Problem to solve: When the line with "has_req = 1'b0;" appears below, start repeating lines exactly, and keep going through the line with "fan_on <= fan_nx;"; add nothing outside that span.

The input:

━━━

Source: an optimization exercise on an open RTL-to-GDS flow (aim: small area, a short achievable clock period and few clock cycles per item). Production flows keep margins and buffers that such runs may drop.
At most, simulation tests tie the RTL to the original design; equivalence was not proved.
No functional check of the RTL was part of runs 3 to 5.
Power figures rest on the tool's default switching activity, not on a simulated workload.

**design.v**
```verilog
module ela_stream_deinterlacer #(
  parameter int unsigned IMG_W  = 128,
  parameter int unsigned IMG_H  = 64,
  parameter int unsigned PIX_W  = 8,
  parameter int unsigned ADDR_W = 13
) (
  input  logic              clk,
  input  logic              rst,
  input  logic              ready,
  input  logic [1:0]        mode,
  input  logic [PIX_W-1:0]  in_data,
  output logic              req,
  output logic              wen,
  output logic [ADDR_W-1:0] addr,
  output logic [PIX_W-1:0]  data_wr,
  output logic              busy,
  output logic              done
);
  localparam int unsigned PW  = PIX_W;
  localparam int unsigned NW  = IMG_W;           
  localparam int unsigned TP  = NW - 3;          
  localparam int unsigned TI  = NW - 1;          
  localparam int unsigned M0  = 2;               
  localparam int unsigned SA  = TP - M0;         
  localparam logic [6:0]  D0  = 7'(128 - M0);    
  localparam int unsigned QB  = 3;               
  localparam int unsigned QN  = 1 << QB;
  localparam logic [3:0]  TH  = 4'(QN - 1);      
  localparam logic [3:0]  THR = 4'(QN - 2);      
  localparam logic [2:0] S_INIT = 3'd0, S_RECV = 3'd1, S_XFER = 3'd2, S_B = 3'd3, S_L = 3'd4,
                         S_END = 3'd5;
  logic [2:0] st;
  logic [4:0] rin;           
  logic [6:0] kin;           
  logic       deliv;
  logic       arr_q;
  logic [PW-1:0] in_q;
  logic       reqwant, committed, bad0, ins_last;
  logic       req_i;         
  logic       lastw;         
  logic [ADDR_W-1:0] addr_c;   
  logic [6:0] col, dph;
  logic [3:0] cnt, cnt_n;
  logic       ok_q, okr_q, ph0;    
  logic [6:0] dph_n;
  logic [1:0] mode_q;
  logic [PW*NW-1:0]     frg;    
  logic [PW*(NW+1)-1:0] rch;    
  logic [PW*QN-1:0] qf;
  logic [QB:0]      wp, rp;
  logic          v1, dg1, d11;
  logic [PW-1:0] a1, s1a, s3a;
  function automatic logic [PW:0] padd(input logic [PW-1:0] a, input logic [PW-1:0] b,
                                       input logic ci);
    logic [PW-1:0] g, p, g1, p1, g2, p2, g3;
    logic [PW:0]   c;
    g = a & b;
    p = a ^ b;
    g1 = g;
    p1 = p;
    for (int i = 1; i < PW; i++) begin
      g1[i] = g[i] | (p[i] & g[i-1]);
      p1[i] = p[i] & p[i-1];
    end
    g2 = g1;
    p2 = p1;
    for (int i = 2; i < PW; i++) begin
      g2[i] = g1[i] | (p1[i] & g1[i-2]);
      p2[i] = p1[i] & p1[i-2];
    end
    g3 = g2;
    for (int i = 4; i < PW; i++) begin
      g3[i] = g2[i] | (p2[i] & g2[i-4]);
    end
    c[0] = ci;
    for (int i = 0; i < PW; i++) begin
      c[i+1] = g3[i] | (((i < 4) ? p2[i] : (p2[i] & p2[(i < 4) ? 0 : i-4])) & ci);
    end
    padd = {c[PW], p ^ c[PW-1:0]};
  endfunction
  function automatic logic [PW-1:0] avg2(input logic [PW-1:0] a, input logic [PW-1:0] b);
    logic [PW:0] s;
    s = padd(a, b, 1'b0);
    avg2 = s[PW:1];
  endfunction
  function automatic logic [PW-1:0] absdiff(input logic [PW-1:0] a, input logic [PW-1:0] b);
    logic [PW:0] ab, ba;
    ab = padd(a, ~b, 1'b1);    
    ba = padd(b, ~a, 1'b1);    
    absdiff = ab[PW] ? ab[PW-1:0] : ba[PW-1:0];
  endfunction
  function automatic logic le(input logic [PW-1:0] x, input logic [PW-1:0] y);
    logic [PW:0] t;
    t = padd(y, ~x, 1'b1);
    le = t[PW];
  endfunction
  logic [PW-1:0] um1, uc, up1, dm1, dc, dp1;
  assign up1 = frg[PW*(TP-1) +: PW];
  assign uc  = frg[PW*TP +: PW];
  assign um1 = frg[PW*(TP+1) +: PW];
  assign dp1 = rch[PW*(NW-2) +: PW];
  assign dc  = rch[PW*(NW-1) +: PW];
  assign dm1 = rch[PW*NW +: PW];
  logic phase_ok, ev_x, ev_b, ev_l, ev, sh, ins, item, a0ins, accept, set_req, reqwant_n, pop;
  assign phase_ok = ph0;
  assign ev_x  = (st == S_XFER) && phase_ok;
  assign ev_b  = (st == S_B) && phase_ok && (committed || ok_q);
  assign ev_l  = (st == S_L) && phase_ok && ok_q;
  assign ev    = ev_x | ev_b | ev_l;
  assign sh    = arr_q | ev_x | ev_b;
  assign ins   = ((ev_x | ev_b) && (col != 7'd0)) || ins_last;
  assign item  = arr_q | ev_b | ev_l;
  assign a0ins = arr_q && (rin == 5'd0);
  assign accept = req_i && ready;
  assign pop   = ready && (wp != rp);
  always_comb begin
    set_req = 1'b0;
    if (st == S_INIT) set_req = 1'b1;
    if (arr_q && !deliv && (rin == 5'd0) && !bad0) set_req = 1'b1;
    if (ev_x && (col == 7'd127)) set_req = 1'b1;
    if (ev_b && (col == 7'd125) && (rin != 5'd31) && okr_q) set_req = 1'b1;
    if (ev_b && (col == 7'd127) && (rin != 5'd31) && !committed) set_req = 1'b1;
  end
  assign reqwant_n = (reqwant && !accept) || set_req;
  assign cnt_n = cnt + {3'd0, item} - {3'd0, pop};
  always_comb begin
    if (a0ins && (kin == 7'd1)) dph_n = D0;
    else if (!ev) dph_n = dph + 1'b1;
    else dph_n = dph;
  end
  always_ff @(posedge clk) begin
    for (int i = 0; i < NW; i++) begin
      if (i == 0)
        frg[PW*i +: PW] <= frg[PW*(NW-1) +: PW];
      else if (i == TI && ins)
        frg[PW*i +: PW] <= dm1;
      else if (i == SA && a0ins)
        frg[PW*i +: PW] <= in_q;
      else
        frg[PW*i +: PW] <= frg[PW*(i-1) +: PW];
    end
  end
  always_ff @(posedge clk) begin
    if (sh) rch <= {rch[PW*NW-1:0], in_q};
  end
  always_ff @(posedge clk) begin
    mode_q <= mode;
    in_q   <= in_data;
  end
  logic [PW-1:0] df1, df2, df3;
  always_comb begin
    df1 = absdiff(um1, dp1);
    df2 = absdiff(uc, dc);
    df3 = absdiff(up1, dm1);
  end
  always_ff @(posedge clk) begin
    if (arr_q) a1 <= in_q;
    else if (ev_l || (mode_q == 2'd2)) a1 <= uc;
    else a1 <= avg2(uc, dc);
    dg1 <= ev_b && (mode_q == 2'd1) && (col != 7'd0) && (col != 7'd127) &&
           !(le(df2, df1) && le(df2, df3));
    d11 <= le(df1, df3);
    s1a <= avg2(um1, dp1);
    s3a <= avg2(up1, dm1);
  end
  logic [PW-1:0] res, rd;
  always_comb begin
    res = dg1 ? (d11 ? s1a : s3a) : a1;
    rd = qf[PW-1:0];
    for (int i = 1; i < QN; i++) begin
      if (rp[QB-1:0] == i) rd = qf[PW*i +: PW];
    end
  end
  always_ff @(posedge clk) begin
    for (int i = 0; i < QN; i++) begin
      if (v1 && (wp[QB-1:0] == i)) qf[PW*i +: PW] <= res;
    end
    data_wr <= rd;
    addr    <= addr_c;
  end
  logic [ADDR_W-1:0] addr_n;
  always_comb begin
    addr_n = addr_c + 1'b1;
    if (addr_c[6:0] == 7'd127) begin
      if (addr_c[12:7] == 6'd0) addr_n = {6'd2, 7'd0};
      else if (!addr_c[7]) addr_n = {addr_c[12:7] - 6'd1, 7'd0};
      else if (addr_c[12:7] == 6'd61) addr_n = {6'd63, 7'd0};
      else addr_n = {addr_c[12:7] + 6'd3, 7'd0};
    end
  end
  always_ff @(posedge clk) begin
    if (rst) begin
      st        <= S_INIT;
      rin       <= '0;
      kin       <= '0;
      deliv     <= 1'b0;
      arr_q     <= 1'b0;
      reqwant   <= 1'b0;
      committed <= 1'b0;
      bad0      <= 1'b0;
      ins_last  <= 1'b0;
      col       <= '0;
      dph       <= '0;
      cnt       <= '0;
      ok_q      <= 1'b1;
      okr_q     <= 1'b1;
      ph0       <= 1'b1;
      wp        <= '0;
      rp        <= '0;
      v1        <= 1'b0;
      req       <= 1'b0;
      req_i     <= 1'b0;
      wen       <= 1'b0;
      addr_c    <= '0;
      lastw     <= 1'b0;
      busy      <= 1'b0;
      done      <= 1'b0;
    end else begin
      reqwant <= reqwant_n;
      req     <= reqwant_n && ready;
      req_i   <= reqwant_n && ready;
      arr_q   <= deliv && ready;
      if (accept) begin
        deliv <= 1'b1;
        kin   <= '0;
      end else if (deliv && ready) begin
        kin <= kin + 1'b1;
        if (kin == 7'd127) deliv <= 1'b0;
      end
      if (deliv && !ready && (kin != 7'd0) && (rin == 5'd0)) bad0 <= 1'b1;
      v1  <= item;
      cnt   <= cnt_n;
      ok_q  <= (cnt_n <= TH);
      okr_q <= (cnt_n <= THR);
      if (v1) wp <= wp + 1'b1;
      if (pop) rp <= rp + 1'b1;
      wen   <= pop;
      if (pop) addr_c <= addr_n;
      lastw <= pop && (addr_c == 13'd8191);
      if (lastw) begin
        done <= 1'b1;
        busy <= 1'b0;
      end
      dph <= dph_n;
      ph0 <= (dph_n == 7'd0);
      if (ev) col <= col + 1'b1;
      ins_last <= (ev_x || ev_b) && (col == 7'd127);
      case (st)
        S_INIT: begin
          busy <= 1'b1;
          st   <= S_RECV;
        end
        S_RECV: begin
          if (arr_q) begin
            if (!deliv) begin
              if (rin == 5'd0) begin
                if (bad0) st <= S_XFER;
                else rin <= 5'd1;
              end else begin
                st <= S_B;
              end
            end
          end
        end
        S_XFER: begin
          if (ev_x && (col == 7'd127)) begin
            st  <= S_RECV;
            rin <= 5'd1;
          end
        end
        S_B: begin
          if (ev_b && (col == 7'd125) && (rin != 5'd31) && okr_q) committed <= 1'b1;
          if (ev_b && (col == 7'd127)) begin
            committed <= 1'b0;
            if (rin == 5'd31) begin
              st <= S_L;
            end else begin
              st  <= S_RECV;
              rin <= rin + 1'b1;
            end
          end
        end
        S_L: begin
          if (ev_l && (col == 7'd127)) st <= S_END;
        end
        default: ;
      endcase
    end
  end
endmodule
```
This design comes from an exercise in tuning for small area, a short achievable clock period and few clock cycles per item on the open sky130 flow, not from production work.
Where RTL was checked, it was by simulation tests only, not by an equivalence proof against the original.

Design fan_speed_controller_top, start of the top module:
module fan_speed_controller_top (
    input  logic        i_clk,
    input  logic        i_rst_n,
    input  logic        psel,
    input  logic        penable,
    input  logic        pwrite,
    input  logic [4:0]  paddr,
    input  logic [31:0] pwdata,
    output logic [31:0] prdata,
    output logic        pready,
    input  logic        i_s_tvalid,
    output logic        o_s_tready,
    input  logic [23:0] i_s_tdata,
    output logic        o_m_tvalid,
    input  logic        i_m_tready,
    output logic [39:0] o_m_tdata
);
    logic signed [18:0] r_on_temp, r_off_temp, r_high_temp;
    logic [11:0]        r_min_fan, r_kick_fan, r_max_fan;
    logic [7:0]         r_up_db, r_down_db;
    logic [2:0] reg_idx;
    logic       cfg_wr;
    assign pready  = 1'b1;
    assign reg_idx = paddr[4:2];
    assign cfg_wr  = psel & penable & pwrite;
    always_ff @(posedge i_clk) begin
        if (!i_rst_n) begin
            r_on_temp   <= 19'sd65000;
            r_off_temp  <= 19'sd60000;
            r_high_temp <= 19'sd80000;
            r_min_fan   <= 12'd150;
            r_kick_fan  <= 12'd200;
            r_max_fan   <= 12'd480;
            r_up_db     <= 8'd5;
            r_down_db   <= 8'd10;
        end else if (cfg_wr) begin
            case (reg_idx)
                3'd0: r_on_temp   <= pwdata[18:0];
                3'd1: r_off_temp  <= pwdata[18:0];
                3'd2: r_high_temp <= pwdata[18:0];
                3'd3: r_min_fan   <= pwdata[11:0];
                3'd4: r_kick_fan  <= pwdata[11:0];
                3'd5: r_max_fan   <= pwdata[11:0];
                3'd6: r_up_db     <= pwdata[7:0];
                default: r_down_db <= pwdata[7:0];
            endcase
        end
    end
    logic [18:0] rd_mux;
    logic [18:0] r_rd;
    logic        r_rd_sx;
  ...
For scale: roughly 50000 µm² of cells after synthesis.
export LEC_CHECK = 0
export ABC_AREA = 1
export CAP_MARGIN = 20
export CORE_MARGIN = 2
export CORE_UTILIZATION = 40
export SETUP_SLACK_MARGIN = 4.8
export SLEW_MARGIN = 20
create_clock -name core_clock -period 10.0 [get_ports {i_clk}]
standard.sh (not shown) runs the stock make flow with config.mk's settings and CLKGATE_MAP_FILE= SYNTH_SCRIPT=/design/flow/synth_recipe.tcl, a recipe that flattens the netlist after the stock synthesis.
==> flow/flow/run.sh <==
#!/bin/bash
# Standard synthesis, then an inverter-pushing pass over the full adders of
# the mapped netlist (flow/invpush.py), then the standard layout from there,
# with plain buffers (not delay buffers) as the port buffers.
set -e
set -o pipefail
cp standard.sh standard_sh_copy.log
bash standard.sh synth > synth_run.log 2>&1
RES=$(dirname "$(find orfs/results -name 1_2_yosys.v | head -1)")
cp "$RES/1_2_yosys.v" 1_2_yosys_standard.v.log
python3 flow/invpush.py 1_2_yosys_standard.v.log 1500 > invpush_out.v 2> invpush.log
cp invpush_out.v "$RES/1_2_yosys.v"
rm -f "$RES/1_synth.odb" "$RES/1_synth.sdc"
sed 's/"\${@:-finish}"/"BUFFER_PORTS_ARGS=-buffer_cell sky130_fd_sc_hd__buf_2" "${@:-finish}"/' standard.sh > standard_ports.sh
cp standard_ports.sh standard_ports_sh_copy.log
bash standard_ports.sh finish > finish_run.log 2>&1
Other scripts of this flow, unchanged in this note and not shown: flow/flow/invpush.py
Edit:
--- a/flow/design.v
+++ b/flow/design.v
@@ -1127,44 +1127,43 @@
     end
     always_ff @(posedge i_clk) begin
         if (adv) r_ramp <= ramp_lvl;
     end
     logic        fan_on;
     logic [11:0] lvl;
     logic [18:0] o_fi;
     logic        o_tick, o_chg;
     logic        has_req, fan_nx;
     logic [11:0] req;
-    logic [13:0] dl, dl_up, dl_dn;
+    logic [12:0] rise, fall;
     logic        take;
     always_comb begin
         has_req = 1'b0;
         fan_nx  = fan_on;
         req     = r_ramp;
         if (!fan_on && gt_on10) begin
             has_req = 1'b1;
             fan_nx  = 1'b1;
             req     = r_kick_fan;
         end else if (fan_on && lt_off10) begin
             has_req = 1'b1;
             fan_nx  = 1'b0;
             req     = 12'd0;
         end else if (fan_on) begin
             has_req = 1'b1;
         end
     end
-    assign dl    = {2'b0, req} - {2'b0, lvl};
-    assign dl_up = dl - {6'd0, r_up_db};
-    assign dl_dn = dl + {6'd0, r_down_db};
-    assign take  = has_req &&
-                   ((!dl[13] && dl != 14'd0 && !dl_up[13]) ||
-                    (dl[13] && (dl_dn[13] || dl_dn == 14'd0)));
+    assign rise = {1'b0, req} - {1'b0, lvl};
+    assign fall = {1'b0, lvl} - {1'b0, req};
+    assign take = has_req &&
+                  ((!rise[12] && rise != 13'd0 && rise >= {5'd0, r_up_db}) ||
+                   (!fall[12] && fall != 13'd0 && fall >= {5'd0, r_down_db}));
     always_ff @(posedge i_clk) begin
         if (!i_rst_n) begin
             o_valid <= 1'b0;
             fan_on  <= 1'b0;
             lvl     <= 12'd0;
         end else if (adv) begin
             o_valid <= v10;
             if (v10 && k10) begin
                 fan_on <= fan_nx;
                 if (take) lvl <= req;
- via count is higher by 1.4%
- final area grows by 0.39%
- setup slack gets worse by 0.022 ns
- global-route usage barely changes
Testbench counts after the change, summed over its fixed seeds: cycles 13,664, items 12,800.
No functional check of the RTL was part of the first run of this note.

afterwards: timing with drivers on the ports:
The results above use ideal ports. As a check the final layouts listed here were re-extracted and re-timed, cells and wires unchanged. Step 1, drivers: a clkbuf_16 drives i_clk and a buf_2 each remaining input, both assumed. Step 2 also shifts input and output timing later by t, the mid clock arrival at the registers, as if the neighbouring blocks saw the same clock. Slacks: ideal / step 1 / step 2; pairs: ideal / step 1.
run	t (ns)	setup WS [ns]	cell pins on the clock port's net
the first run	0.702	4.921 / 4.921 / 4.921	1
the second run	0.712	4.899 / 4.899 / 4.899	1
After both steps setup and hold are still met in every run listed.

━━━

Task solution:
         has_req = 1'b0;
         fan_nx  = fan_on;
         req     = r_ramp;
         if (!fan_on && gt_on10) begin
             has_req = 1'b1;
             fan_nx  = 1'b1;
             req     = r_kick_fan;
         end else if (fan_on && lt_off10) begin
             has_req = 1'b1;
             fan_nx  = 1'b0;
             req     = 12'd0;
         end else if (fan_on) begin
             has_req = 1'b1;
         end
     end
-    assign dl    = {2'b0, req} - {2'b0, lvl};
-    assign dl_up = dl - {6'd0, r_up_db};
-    assign dl_dn = dl + {6'd0, r_down_db};
-    assign take  = has_req &&
-                   ((!dl[13] && dl != 14'd0 && !dl_up[13]) ||
-                    (dl[13] && (dl_dn[13] || dl_dn == 14'd0)));
+    assign rise = {1'b0, req} - {1'b0, lvl};
+    assign fall = {1'b0, lvl} - {1'b0, req};
+    assign take = has_req &&
+                  ((!rise[12] && rise != 13'd0 && rise >= {5'd0, r_up_db}) ||
+                   (!fall[12] && fall != 13'd0 && fall >= {5'd0, r_down_db}));
     always_ff @(posedge i_clk) begin
         if (!i_rst_n) begin
             o_valid <= 1'b0;
             fan_on  <= 1'b0;
             lvl     <= 12'd0;
         end else if (adv) begin
             o_valid <= v10;
             if (v10 && k10) begin
                 fan_on <= fan_nx;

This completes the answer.